**THE RECORDS**:

$ cat flow/design.v
`timescale 1ns / 1ps
module cordic_advanced #(
    parameter DATA_WIDTH = 18,           
    parameter ANGLE_WIDTH = 32,          
    parameter ITERATIONS = 18,           
    parameter PIPELINE_STAGES = 18       
)(
    input  wire                         clk,
    input  wire                         rst_n,
    input  wire                         enable,
    input  wire signed [DATA_WIDTH-1:0] x_in,
    input  wire signed [DATA_WIDTH-1:0] y_in,
    input  wire signed [ANGLE_WIDTH-1:0] z_in,           
    input  wire                         data_valid_in,
    output wire                         data_ready_out,
    output wire signed [DATA_WIDTH:0]   x_out,
    output wire signed [DATA_WIDTH:0]   y_out,
    output wire signed [ANGLE_WIDTH-1:0] z_out,
    output wire                         data_valid_out,
    input  wire                         data_ready_in,
    output wire                         overflow,
    output wire [15:0]                  iterations_count,
    output wire [31:0]                  throughput_counter
);
    localparam real CORDIC_GAIN = 1.646760258121;
    localparam signed [DATA_WIDTH-1:0] K_INVERSE = 
        (DATA_WIDTH == 16) ? 16'd19898 :
        (DATA_WIDTH == 18) ? 18'd79593 :
        (DATA_WIDTH == 20) ? 20'd318371 : 16'd19898;
    function [ANGLE_WIDTH-1:0] atan_lut;
        input integer idx;
        begin
            case(idx)
                0:  atan_lut = 32'h20000000;   
                1:  atan_lut = 32'h12E4051E;   
                2:  atan_lut = 32'h09FB385B;   
                3:  atan_lut = 32'h051111D4;   
                4:  atan_lut = 32'h028B0D43;   
                5:  atan_lut = 32'h0145D7E1;   
                6:  atan_lut = 32'h00A2F61E;   
                7:  atan_lut = 32'h00517C55;   
                8:  atan_lut = 32'h0028BE53;   
                9:  atan_lut = 32'h00145F2E;   
                10: atan_lut = 32'h000A2F98;   
                11: atan_lut = 32'h000517CC;   
                12: atan_lut = 32'h00028BE6;   
                13: atan_lut = 32'h000145F3;   
                14: atan_lut = 32'h0000A2F9;
                15: atan_lut = 32'h0000517D;
                16: atan_lut = 32'h000028BE;
                17: atan_lut = 32'h0000145F;
                18: atan_lut = 32'h00000A2F;
                19: atan_lut = 32'h00000518;
                20: atan_lut = 32'h0000028C;
                21: atan_lut = 32'h00000146;
                22: atan_lut = 32'h000000A3;
                23: atan_lut = 32'h00000051;
                24: atan_lut = 32'h00000028;
                25: atan_lut = 32'h00000014;
                26: atan_lut = 32'h0000000A;
                27: atan_lut = 32'h00000005;
                28: atan_lut = 32'h00000002;
                29: atan_lut = 32'h00000001;
                default: atan_lut = 32'h00000000;
            endcase
        end
    endfunction
    reg signed [DATA_WIDTH:0]   x_pipe [0:PIPELINE_STAGES];
    reg signed [DATA_WIDTH:0]   y_pipe [0:PIPELINE_STAGES];
    reg signed [ANGLE_WIDTH-1:0] z_pipe [0:PIPELINE_STAGES];
    reg                         valid_pipe [0:PIPELINE_STAGES];
    reg [15:0] iteration_counter;
    reg [31:0] throughput_cnt;
    reg        overflow_flag;
    assign data_ready_out = enable;
    assign data_valid_out = valid_pipe[PIPELINE_STAGES];
    assign iterations_count = iteration_counter;
    assign throughput_counter = throughput_cnt;
    assign overflow = overflow_flag;
    wire [1:0] quadrant;
    assign quadrant = z_in[ANGLE_WIDTH-1:ANGLE_WIDTH-2];
    always @(posedge clk or negedge rst_n) begin
        if (!rst_n) begin
            x_pipe[0] <= 0;
            y_pipe[0] <= 0;
            z_pipe[0] <= 0;
            valid_pipe[0] <= 0;
        end else if (enable && data_valid_in) begin
            valid_pipe[0] <= 1'b1;
            case (quadrant)
                2'b00, 2'b11: begin   
                    x_pipe[0] <= {x_in[DATA_WIDTH-1], x_in};
                    y_pipe[0] <= {y_in[DATA_WIDTH-1], y_in};
                    z_pipe[0] <= z_in;
                end
                2'b01: begin   
                    x_pipe[0] <= -{y_in[DATA_WIDTH-1], y_in};
                    y_pipe[0] <= {x_in[DATA_WIDTH-1], x_in};
                    z_pipe[0] <= {2'b00, z_in[ANGLE_WIDTH-3:0]};
                end
                2'b10: begin   
                    x_pipe[0] <= {y_in[DATA_WIDTH-1], y_in};
                    y_pipe[0] <= -{x_in[DATA_WIDTH-1], x_in};
                    z_pipe[0] <= {2'b11, z_in[ANGLE_WIDTH-3:0]};
                end
            endcase
        end else if (enable) begin
            valid_pipe[0] <= 0;
        end
    end
    genvar i;
    generate
        for (i = 0; i < PIPELINE_STAGES; i = i + 1) begin : cordic_pipeline
            wire decision_sign;
            wire signed [DATA_WIDTH:0] x_shifted, y_shifted;
            assign x_shifted = x_pipe[i] >>> i;
            assign y_shifted = y_pipe[i] >>> i;
            assign decision_sign = z_pipe[i][ANGLE_WIDTH-1];
            always @(posedge clk or negedge rst_n) begin
                if (!rst_n) begin
                    x_pipe[i+1] <= 0;
                    y_pipe[i+1] <= 0;
                    z_pipe[i+1] <= 0;
                    valid_pipe[i+1] <= 0;
                end else if (enable) begin
                    valid_pipe[i+1] <= valid_pipe[i];
                    if (valid_pipe[i]) begin
                        if (decision_sign) begin   
                            x_pipe[i+1] <= x_pipe[i] + y_shifted;
                            y_pipe[i+1] <= y_pipe[i] - x_shifted;
                            z_pipe[i+1] <= z_pipe[i] + atan_lut(i);
                        end else begin   
                            x_pipe[i+1] <= x_pipe[i] - y_shifted;
                            y_pipe[i+1] <= y_pipe[i] + x_shifted;
                            z_pipe[i+1] <= z_pipe[i] - atan_lut(i);
                        end
                    end else begin
                        x_pipe[i+1] <= x_pipe[i];
                        y_pipe[i+1] <= y_pipe[i];
                        z_pipe[i+1] <= z_pipe[i];
                    end
                end
            end
        end
    endgenerate
    assign x_out = x_pipe[PIPELINE_STAGES];
    assign y_out = y_pipe[PIPELINE_STAGES];
    assign z_out = z_pipe[PIPELINE_STAGES];
    always @(posedge clk or negedge rst_n) begin
        if (!rst_n) begin
            overflow_flag <= 0;
        end else begin
            if (valid_pipe[PIPELINE_STAGES]) begin
                overflow_flag <= (x_pipe[PIPELINE_STAGES] == {1'b1, {DATA_WIDTH{1'b0}}}) ||
                                 (y_pipe[PIPELINE_STAGES] == {1'b1, {DATA_WIDTH{1'b0}}});
            end
        end
    end
    always @(posedge clk or negedge rst_n) begin
        if (!rst_n) begin
            iteration_counter <= 0;
            throughput_cnt <= 0;
        end else begin
            if (data_valid_in && enable)
                iteration_counter <= iteration_counter + 1;
            if (data_valid_out && data_ready_in)
                throughput_cnt <= throughput_cnt + 1;
        end
    end
endmodule
module cordic_sincos #(
    parameter DATA_WIDTH = 18,
    parameter ANGLE_WIDTH = 32,
    parameter PIPELINE_STAGES = 18
)(
    input  wire                         clk,
    input  wire                         rst_n,
    input  wire                         enable,
    input  wire signed [ANGLE_WIDTH-1:0] angle,
    input  wire                         angle_valid,
    output wire                         angle_ready,
    output wire signed [DATA_WIDTH:0]   cos_out,
    output wire signed [DATA_WIDTH:0]   sin_out,
    output wire                         result_valid,
    input  wire                         result_ready
);
    localparam signed [DATA_WIDTH-1:0] K_INV = 
        (DATA_WIDTH == 16) ? 16'd19898 :
        (DATA_WIDTH == 18) ? 18'd79593 :
        (DATA_WIDTH == 20) ? 20'd318371 : 16'd19898;
    wire overflow;
    wire [15:0] iter_count;
    wire [31:0] throughput;
    cordic_advanced #(
        .DATA_WIDTH(DATA_WIDTH),
        .ANGLE_WIDTH(ANGLE_WIDTH),
        .ITERATIONS(PIPELINE_STAGES),
        .PIPELINE_STAGES(PIPELINE_STAGES)
    ) cordic_core (
        .clk(clk),
        .rst_n(rst_n),
        .enable(enable),
        .x_in(K_INV),
        .y_in({DATA_WIDTH{1'b0}}),
        .z_in(angle),
        .data_valid_in(angle_valid),
        .data_ready_out(angle_ready),
        .x_out(cos_out),
        .y_out(sin_out),
        .z_out(),
        .data_valid_out(result_valid),
        .data_ready_in(result_ready),
        .overflow(overflow),
        .iterations_count(iter_count),
        .throughput_counter(throughput)
    );
endmodule
$ cat flow/run.sh
#!/bin/bash
# the make line also repeats each setting of config.mk as NAME=value (left out here)
make -C /OpenROAD-flow-scripts/flow DESIGN_CONFIG=/design/flow/config.mk WORK_HOME=/design/flow/orfs CLKGATE_MAP_FILE= finish
$ cat flow/config.mk
export PLATFORM = sky130hd
export DESIGN_NAME = cordic_advanced
export DESIGN_NICKNAME = cordic_advanced
export VERILOG_FILES = /design/flow/design.v
export SDC_FILE = /design/flow/constraint.sdc
export NUM_CORES = 4
export LEC_CHECK = 0
export CAP_MARGIN = 20
export CELL_PAD_IN_SITES_DETAIL_PLACEMENT = 1
export CELL_PAD_IN_SITES_GLOBAL_PLACEMENT = 3
export CORE_ASPECT_RATIO = 1.37
export CORE_MARGIN = 9
export CORE_UTILIZATION = 15
export CTS_CLUSTER_SIZE = 14
export GPL_ROUTABILITY_DRIVEN = 0
export GPL_TIMING_DRIVEN = 1
export MAX_ROUTING_LAYER = met4
export MIN_ROUTING_LAYER = met1
export PLACE_DENSITY_LB_ADDON = 0.18
export SETUP_SLACK_MARGIN = 1.46
export SLEW_MARGIN = 40
export TNS_END_PERCENT = 95
$ cat flow/constraint.sdc
create_clock -name core_clock -period 6.37 [get_ports {clk}]
set_input_delay 1.2740 -clock core_clock [delete_from_list [all_inputs] [get_ports {clk}]]
set_output_delay 1.2740 -clock core_clock [all_outputs]
set_load 0.01 [all_outputs]
==> impl_metrics.yaml, run 1 <==
# physical design summary
yosys:
  mux_share: 0.0716
  yosysSeqAreaShare: 0.282
  synthCells: 14900
  yosys_warnings: 5
  synth_cell_type_count: 98
  avgSynthCellArea_um2: 8.30
  top_cell_area_share: 0.282
  ys_area_um2: 124000
  yosys-top-cells-count: "a21oi_1 (2076), nor2_1 (1896), dfrtp_1 (1398), ha_1 (1266), xnor2_1 (908)"
  ys_sh_adder: 0.137
  edf_count: 0
  synth-async-reset-ratio: 1.00
  ys_cells: 14900
  mappedNetlistArea_um2: 124000
  simple_gate_area_frac: 0.154
  compound_area_frac: 0.228
  largest_area_cell: "dfrtp_1"
  ys_sh_xor: 0.0908
  synth_flop_count: 1398
  floorplan.nets: 16300
  synth.logic.top_family: "AND-OR/OR-AND gates"
  synthTopCellsByArea: "dfrtp_1 (28%), ha_1 (13%), a21oi_1 (8.4%)"
  synth-main-ff-cell: "dfrtp_1"
  synthMostInstantiatedCell: "a21oi_1"
critical_path:
  start_kind: "register"
  reg2reg_to: "z_pipe[2][31]"
  crit_type: "reg -> reg"
  slowest_stage: "dfrtp_2"
  worstSetupPathDepth: 13
  rr_startpoint: "z_pipe[1][31]"
  path_buffers: 2
  slowest_delay_ps: 720
  critPathMaxFanout: 25
  crit_start: "z_pipe[1][31]"
  worst_ep_arrival_time_ps: 5510
  r2r_slack_ps: 1670
  crit_required_ps: 7180
  setup.worst_path.end: "z_pipe[2][31]"
  critPathTopFamily: "AND-OR/OR-AND gates"
  rr_worst_depth: 13
  cp-end-kind: "register"
  path_cells: "inv_1, buf_4, ha_1, o21a_1, o21a_1, o2111a_1, o31ai_1, a21oi_1, o31ai_1, o22ai_1, o41a_1, a2111o_1, nand2_1"
timing:
  finalHoldViolCount: 0
  tightest_slew_ps: 956
  timing.final.ws_setup_ps: 1670
  slew_headroom: 0.363
  rsz0062_at_grt: "true"
  fin_skew_ps: 107
  finalCriticalPeriod_ps: 4700
  finalSetupTns_ps: 0
  setup_viol: 0
  fmax_ghz: 0.213
  min_period_over_period: 0.737
  drv_slew: 0
grt:
  grt_max_degree: 184
  grt-ovfl-total: 0
  grt_usage: 0.128
  antenna_found_initial: 9
  grt_pass1_wl_um: 816000
  grt_pass1_vias: 118000
placed_design:
  dpl.cell_count: 25700
  place_area_um2: 139000
  hpwl_um: 435000
  place_ws_ps: 1480
  port_buffers: 193
drt:
  drc: 0
  vias_per_cell: 4.16
  firstDrtPassIters: 4
  wl_um: 548000
  drtAntennaViolNets: 0
  num_vias: 109000
  routedWlPerCell_um: 21.0
  drt-initial-drc-count: 3702
clock_tree:
  cts_buffers: 208
  htreeDepth: 4
  path_clk_slew_ps: 60
  clock_path_buffers: 4
  clock.latency.late_pin_ps: 970
  cts_tree: "built"
  cts_hold_buf: 0
  root_buffer: "clkbuf_16"
  cts_sinks: 1398
layout:
  fin_area_um2: 147000
  final_cells: 26100
  area_delta_synth_final_pct: 18.5
  fin_nets: 16300
floorplanning:
  dieWidth_um: 794
  die_area_um2: 859000
  fp_util: 0.151
  ios: 194
  die_h_um: 1080
  std_cell_rows: 390
  core-area_um2: 823000
job:
  drv_cap: 0
  tool_warnings: 115
worst_hold_path:
  min_path_type: "in -> async"
outcome:
  status: "complete, no violations"
-- routing by layer --
metal	up-vias	part of all wire	wire length (µm)	track usage
li1	53800	-	-	-
met1	53600	0.37	203000	0.126
met2	700	0.59	321000	0.265
met3	462	0.016	8870	0.00936
met4	0	0.027	14900	0.0300
met5	-	0	0	-
-- per-stage QoR --
| stage | utilization | hold slack [ps] |
|---|---|---|
| after floorplan | - | 440 |
| after global placement | 0.169 | 456 |
| after detailed placement | 0.169 | 459 |
| after CTS | 0.178 | 185 |
| after global routing | 0.178 | 222 |
| final | 0.178 | 281 |
-- layout make-up --
type	instances	area [µm²]
Timing Repair Buffer	417	4120
Antenna cell	14	35.0
Multi-Input combinational cell	12300	84600
Clock inverter	105	1260
Clock buffer	278	5950
Tap cell	11000	13700
Inverter	559	2110
Fill cell	96900	676000
Sequential cell	1398	35100
-- repair_timing --
item	4_1_cts	5_1_grt
setup buffers	0	3
resized	0	3
setup endpoints to repair	0	6
==> run 2, diff against run 1 <==
- CELL_PAD_IN_SITES_DETAIL_PLACEMENT: 1 -> unset
- CELL_PAD_IN_SITES_GLOBAL_PLACEMENT: 3 -> unset
- CORE_ASPECT_RATIO: 1.37 -> unset
- CORE_MARGIN: 9 -> 2
- CORE_UTILIZATION: 15 -> 26
- CTS_CLUSTER_SIZE: 14 -> unset
- GPL_ROUTABILITY_DRIVEN: 0 -> unset
- GPL_TIMING_DRIVEN: 1 -> unset
- MAX_ROUTING_LAYER: met4 -> unset
- MIN_ROUTING_LAYER: met1 -> unset
- PLACE_DENSITY_LB_ADDON: 0.18 -> unset
- SETUP_SLACK_MARGIN: 1.46 -> unset
- SLEW_MARGIN: 40 -> 20
- TNS_END_PERCENT: 95 -> unset
- clock period: 6.37 -> 5.49 ns (I/O delays scaled with it)
==> impl_metrics.yaml, run 2 <==
# physical design summary
outcome:
  status: "complete, no violations"
critical_path:
  slowest_delay_ps: 840
  cpMostUsedCell: "a21oi_1"
  cp-end-kind: "register"
  critPathTopFamily: "AND-OR/OR-AND gates"
  crit_type: "reg -> reg"
  r2r_slack_ps: 830
  rr_worst_depth: 14
  path_buffers: 1
  slowest_stage: "dfrtp_1"
  start_kind: "register"
  worstSetupPathDepth: 14
  setup.worst_path.end: "x_pipe[15][18]"
  critPathMaxFanout: 15
  path_cells: "buf_4, mux2_2, fa_1, a21oi_1, o21bai_1, a2111oi_0, o21ai_1, a21oi_1, o31ai_1, o41ai_1, xnor2_1, nand2_1, xnor2_1, a21oi_1"
  reg2reg_to: "x_pipe[15][18]"
  rr_startpoint: "z_pipe[14][31]"
  crit_required_ps: 6240
  crit_start: "z_pipe[14][31]"
  worst_ep_arrival_time_ps: 5410
yosys:
  yosys-top-cells-count: "a21oi_1 (2076), nor2_1 (1896), dfrtp_1 (1398), ha_1 (1266), xnor2_1 (908)"
  ys_cells: 14900
  ys_sh_xor: 0.0908
  compound_area_frac: 0.228
  top_cell_area_share: 0.282
  edf_count: 0
  simple_gate_area_frac: 0.154
  synth.logic.top_family: "AND-OR/OR-AND gates"
  ys_sh_adder: 0.137
  synth-main-ff-cell: "dfrtp_1"
  synth-async-reset-ratio: 1.00
  mux_share: 0.0716
  ys_area_um2: 124000
  yosys_warnings: 5
  largest_area_cell: "dfrtp_1"
  mappedNetlistArea_um2: 124000
  synthCells: 14900
  synth_cell_type_count: 98
  synth_flop_count: 1398
  synthMostInstantiatedCell: "a21oi_1"
  floorplan.nets: 16300
  yosysSeqAreaShare: 0.282
  avgSynthCellArea_um2: 8.30
  synthTopCellsByArea: "dfrtp_1 (28%), ha_1 (13%), a21oi_1 (8.4%)"
floorplanning:
  dieWidth_um: 694
  std_cell_rows: 253
  fp_util: 0.261
  die_h_um: 694
  core-area_um2: 475000
  ios: 194
  die_area_um2: 482000
drt:
  vias_per_cell: 5.05
  wl_um: 343000
  wl_met3_um: 11700
  top_layer_used: "met4"
  firstDrtPassIters: 6
  routedWlPerCell_um: 16.2
  dr_wl_met2_um: 161000
  drtAntennaViolNets: 0
  drt-initial-drc-count: 6790
  m1WireLength_um: 161000
  drc: 0
  num_vias: 107000
layout:
  fin_nets: 16200
  fin_util: 0.292
  fin_area_um2: 139000
  area_delta_synth_final_pct: 11.9
worst_hold_path:
  min_path_type: "in -> async"
timing:
  hold_ws_ps: 172
  drv_slew: 0
  finalSetupTns_ps: 0
  tightest_slew_ps: 1090
  setup_viol: 0
  min_period_over_period: 0.849
  fmax_ghz: 0.215
  finalHoldViolCount: 0
  rsz0062_at_grt: "false"
  fin_skew_ps: 71.1
  finalCriticalPeriod_ps: 4660
  slew_headroom: 0.273
clock_tree:
  path_clk_slew_ps: 70
  root_buffer: "clkbuf_16"
  cts_tree: "built"
  cts_setup_buffers: 0
  ctsResizeCount: 0
  htreeDepth: 4
  clock_path_buffers: 4
  cts_sinks: 1398
  cts_hold_buf: 0
  clock.latency.late_pin_ps: 900
  cts_buffers: 171
grt:
  grt_pass1_wl_um: 554000
  grt_pass1_vias: 103000
  grt-ovfl-total: 0
  grt_usage: 0.137
  antenna_found_initial: 2
  grt_max_degree: 181
placed_design:
  port_buffers: 193
  place_area_um2: 133000
  gp_congestion: 0.885
  hpwl_um: 257000
job:
  tool_warnings: 133
  drv_cap: 0
run 2: final cells by class:
cell class	instances	area [µm²]
antenna	1	2.50
clock buffer	229	4860
clock inverter	77	1150
fill	50500	336000
inverter	559	2110
multi-input combinational	12300	84400
sequential	1398	35000
tap	6247	7820
timing repair buffer	328	3260
run 2: metrics by stage:
step	setup slack, ps	std cells
after detailed placement	1030	20900
final	831	21200
after global placement	976	20900
after CTS	963	21200
after global routing	570	21200
after floorplan	1390	14900
run 2: routing by layer:
layer	up-vias	GRT usage
met3	478	0.0137
met2	1788	0.235
met5	-	0
met4	0	0.0332
li1	53600	-
met1	51000	0.185
==> run 3, diff against run 2 <==
- CORE_UTILIZATION: 26 -> 72
- CTS_CLUSTER_DIAMETER: unset -> 335
- CTS_CLUSTER_SIZE: unset -> 97
- PLACE_DENSITY: unset -> 0.39
- clock period: 5.49 -> 2.92 ns (I/O delays scaled with it)
==> impl_metrics.yaml, run 3 <==
# flow metrics
outcome:
  status: "aborted with a tool error"
  haltStage: "global routing"
  first-error: "[ERROR GRT-0116] Global routing finished with congestion. Check the congestion regions in the DRC Viewer."
yosys:
  simple_gate_area_frac: 0.154
  ys_sh_xor: 0.0908
  avgSynthCellArea_um2: 8.30
  ys_area_um2: 124000
  top_cell_area_share: 0.282
  synth_flop_count: 1398
  synth.logic.top_family: "AND-OR/OR-AND gates"
  ys_sh_adder: 0.137
  mux_share: 0.0716
  compound_area_frac: 0.228
  yosysSeqAreaShare: 0.282
  yosys-top-cells-count: "a21oi_1 (2076), nor2_1 (1896), dfrtp_1 (1398), ha_1 (1266), xnor2_1 (908)"
  mappedNetlistArea_um2: 124000
  edf_count: 0
  largest_area_cell: "dfrtp_1"
  yosys_warnings: 5
  synthCells: 14900
  synth-async-reset-ratio: 1.00
  synthTopCellsByArea: "dfrtp_1 (28%), ha_1 (13%), a21oi_1 (8.4%)"
  ys_cells: 14900
  floorplan.nets: 16300
  synth_cell_type_count: 98
  synth-main-ff-cell: "dfrtp_1"
  synthMostInstantiatedCell: "a21oi_1"
clock_tree:
  htreeDepth: 1
  cts_buffers: 18
  cts_sinks: 1398
  root_buffer: "clkbuf_16"
  clock_path_buffers: 3
placed_design:
  hpwl_um: 327000
  place_ws_ps: -864
  gp_congestion: 1.07
  place_area_um2: 153000
  port_buffers: 193
floorplanning:
  ios: 194
  die_area_um2: 175000
  dieWidth_um: 419
  fp_util: 0.723
  std_cell_rows: 152
  die_h_um: 419
  core-area_um2: 171000
grt:
  grt_usage: 0.802
  grt-ovfl-total: 574
run 3: metal layers:
metal  GRT overflow  global-route usage
met1             11               0.796
met2            263               0.962
met3             52               0.654
met4            235               0.809
met5             13               0.395
run 3: timing repair:
| action | 4_1_cts |
|---|---|
| hold endpoints to repair | 37 |
| pin swaps | 904 |
| setup endpoints to repair | 676 |
| gates cloned | 4 |
| setup buffers | 507 |
| hold buffers | 1 |
| gates resized | 1134 |
run 3: per-stage QoR:
step                utilization  hold slack, ps  setup TNS (ps)  instances
floorplan                     -             288          -80070      14900
global placement          0.896             453         -105930      19800
detailed placement        0.896             458         -171440      19800
CTS                       0.954            86.9         -131430      20300
==> run 4, diff against run 3 <==
- CTS_CLUSTER_DIAMETER: 335 -> 400
- clock period: 2.92 -> 3.04 ns (I/O delays scaled with it)
==> impl_metrics.yaml, run 4 <==
# flow metrics
yosys:
  ys_cells: 14900
  ys_sh_xor: 0.0908
  yosys-top-cells-count: "a21oi_1 (2076), nor2_1 (1896), dfrtp_1 (1398), ha_1 (1266), xnor2_1 (908)"
  avgSynthCellArea_um2: 8.30
  top_cell_area_share: 0.282
  floorplan.nets: 16300
  yosys_warnings: 5
  edf_count: 0
  synthCells: 14900
  mux_share: 0.0716
  mappedNetlistArea_um2: 124000
  simple_gate_area_frac: 0.154
  ys_sh_adder: 0.137
  yosysSeqAreaShare: 0.282
  synth.logic.top_family: "AND-OR/OR-AND gates"
  synth_flop_count: 1398
  ys_area_um2: 124000
  compound_area_frac: 0.228
  largest_area_cell: "dfrtp_1"
  synth_cell_type_count: 98
  synthMostInstantiatedCell: "a21oi_1"
  synth-main-ff-cell: "dfrtp_1"
  synthTopCellsByArea: "dfrtp_1 (28%), ha_1 (13%), a21oi_1 (8.4%)"
  synth-async-reset-ratio: 1.00
placed_design:
  gp_congestion: 1.04
  place_area_um2: 149000
  port_buffers: 193
  hpwl_um: 319000
  dpl.cell_count: 19300
grt:
  grt_usage: 0.743
  grt-ovfl-total: 25
floorplanning:
  dieWidth_um: 419
  fp_util: 0.723
  std_cell_rows: 152
  ios: 194
  core-area_um2: 171000
  die_area_um2: 175000
  die_h_um: 419
outcome:
  haltStage: "global routing"
  first-error: "[ERROR GRT-0116] Global routing finished with congestion. Check the congestion regions in the DRC Viewer."
  status: "aborted with a tool error"
clock_tree:
  htreeDepth: 1
  cts_sinks: 1398
  cts_buffers: 18
  clock_path_buffers: 3
  root_buffer: "clkbuf_16"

**EXERCISE INSTRUCTIONS**: Every line from the line containing "output wire [15:0]" through the line containing "atan_lut = 32'h028B0D43;" in the records above must be retyped exactly. Leave out the rest.

**OUTPUT FOR THIS EXERCISE**:
    output wire [15:0]                  iterations_count,
    output wire [31:0]                  throughput_counter
);
    localparam real CORDIC_GAIN = 1.646760258121;
    localparam signed [DATA_WIDTH-1:0] K_INVERSE = 
        (DATA_WIDTH == 16) ? 16'd19898 :
        (DATA_WIDTH == 18) ? 18'd79593 :
        (DATA_WIDTH == 20) ? 20'd318371 : 16'd19898;
    function [ANGLE_WIDTH-1:0] atan_lut;
        input integer idx;
        begin
            case(idx)
                0:  atan_lut = 32'h20000000;   
                1:  atan_lut = 32'h12E4051E;   
                2:  atan_lut = 32'h09FB385B;   
                3:  atan_lut = 32'h051111D4;   
                4:  atan_lut = 32'h028B0D43;   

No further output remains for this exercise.